Former POW recounts 40 months of terror
By Carl Holloway special to The Star
"On Dec. 8, 1941, at three o'clock in the morning, a tall and lanky, twenty-three-year-old Marine corporal named Carl Holloway from Mississippi was jolted awake by a bugle sounding 'Call to Arms.'"
That's how author Hewitt Clarke begins a section in his book, "War Stories from Mississippi" about a defining period of my life in World War II. Just a few months later, fighting as a U.S. Marine on the island of Corregidor, I would be taken prisoner by the Japanese and spend the next 40 months in prison camps.
It was a struggle for survival that, as I wrote in my own book, "Happy, the POW," still brings me haunted memories and troubled sleep. It also helps me more fully appreciate and enjoy the everyday fruits of freedom.
In the early months of World War II, vastly superior Japanese forces were clobbering American ships and bases in the Pacific. Thousands of young Americans were to suffer their own holocaust or, better stated, the unholy cost of America's unpreparedness.
On Bataan and Corregidor in the Philippines, American forces were subjected to months of continuous artillery bombardments and hundreds of bombing raids. After months of gallantly resisting the relentless Japanese assaults, the American forces were finally compelled to surrender.
When Corregidor fell in May 1942, thousands of other American soldiers were taken prisoner by the Japanese.
As Hewitt accurately recounts in War Stories from Mississippi, "we were forced to gather dead Japanese soldiers for burial or cremation. We were not allowed to bury dead Americans, which caused serious unsanitary conditions and resulted in hundreds of prisoners coming down with life-threatening diseases."

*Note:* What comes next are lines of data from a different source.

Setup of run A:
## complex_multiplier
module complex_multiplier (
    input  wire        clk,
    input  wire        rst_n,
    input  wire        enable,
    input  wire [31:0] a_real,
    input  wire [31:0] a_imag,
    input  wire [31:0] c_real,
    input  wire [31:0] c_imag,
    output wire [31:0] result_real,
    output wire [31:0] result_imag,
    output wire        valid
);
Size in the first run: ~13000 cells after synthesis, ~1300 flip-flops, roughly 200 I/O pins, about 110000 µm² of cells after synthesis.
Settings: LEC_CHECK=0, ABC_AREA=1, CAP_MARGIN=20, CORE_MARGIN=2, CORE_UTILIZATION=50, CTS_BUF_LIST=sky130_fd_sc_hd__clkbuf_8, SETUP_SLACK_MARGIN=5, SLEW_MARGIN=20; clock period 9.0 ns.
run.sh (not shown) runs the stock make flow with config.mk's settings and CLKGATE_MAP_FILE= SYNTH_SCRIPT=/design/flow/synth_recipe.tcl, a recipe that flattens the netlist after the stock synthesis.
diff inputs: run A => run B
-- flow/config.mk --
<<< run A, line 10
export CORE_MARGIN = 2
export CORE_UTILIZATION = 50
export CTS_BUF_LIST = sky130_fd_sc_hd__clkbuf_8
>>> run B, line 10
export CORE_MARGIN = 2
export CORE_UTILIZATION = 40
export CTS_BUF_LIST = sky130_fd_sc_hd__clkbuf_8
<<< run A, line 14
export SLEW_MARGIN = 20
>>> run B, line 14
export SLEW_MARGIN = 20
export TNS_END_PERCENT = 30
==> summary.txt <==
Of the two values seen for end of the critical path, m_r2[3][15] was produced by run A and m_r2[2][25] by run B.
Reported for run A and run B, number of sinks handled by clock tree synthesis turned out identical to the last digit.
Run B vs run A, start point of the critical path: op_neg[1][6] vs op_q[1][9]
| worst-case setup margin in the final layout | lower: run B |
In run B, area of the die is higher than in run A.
From an optimization exercise on the open Yosys and OpenROAD flow, aimed at small area, a short achievable clock period and few clock cycles; shortcuts taken in it are not production practice.
No run shown here included a check of the RTL's function; only the layout flow was run.
Power and IR drop assume default switching activity.

## flow/design.v (module list and top-level ports; edited modules follow where they fit)
// module milestone1: 1581 lines
module milestone1 (
	input  logic        CLOCK_50_I,
	input  logic        resetn,
	input  logic        ena,
	output logic        done,
	output logic [17:0] SRAM_address,
	output logic [15:0] SRAM_write_data,
	output logic        SRAM_we_n,
	input  logic [15:0] SRAM_read_data
);
  // ...
==> flow/run.sh <==
#!/bin/bash
# synth_recipe.tcl (not shown) runs the flow's synth.tcl, then flattens the netlist and writes it again
# the make line also repeats each setting of config.mk as NAME=value (left out here)
make -C /OpenROAD-flow-scripts/flow DESIGN_CONFIG=/design/flow/config.mk WORK_HOME=/design/flow/orfs CLKGATE_MAP_FILE= SYNTH_SCRIPT=/design/flow/synth_recipe.tcl finish
==> flow/config.mk <==
export PLATFORM = sky130hd
export DESIGN_NAME = milestone1
export DESIGN_NICKNAME = milestone1
export VERILOG_FILES = /design/flow/design.v
export SDC_FILE = /design/flow/constraint.sdc
export NUM_CORES = 4
export LEC_CHECK = 0
export CAP_MARGIN = 20
export CORE_MARGIN = 2
export CORE_UTILIZATION = 40
export SLEW_MARGIN = 20
==> flow/constraint.sdc <==
create_clock -name core_clock -period 12.0 [get_ports {CLOCK_50_I}]
set_input_delay 2.4000 -clock core_clock [delete_from_list [all_inputs] [get_ports {CLOCK_50_I}]]
set_output_delay 2.4000 -clock core_clock [all_outputs]
set_load 0.01 [all_outputs]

In the death camps and on board the "Hellships," many prisoners died under the most atrocious conditions - executions, beatings, starvation, disease, pestilence, mental and physical anguish. We lived under the constant threat of death, and as Hewitt writes, at one of the camps it was common for 50 or more prisoners to die every day.
Rescue came in August 1945 when we were given permission to paint "POW" on the roofs of the prison camp's buildings and American planes dropped food and medical supplies to us.
In all, according to statistics Hewitt recites from the U.S. military, the Japanese held 32,000 U.S. prisoners of war with a death rate of 37 percent. I guess we were lucky - Hewitt found that an estimated three million German POWs held by the Russians had a death rate of 95 percent.
I and the other fortunate survivors were left with scars that would never heal. I believe I was able to survive this terrible ordeal due in large part to an unsuppressible happy and positive spirit ‹ a spirit that earned me the nickname, "Happy."
Carl Holloway is a native of Pearl River County who, now retired from real estate and sales and management positions, makes his home in Meridian. He is the author of "Happy, the POW: A Short Story About a Long Ordeal." Holloway served for more than 13 years in the U.S. Marine Corps, including all of World War II and the Korean War, and 40 months in Japanese prison camps.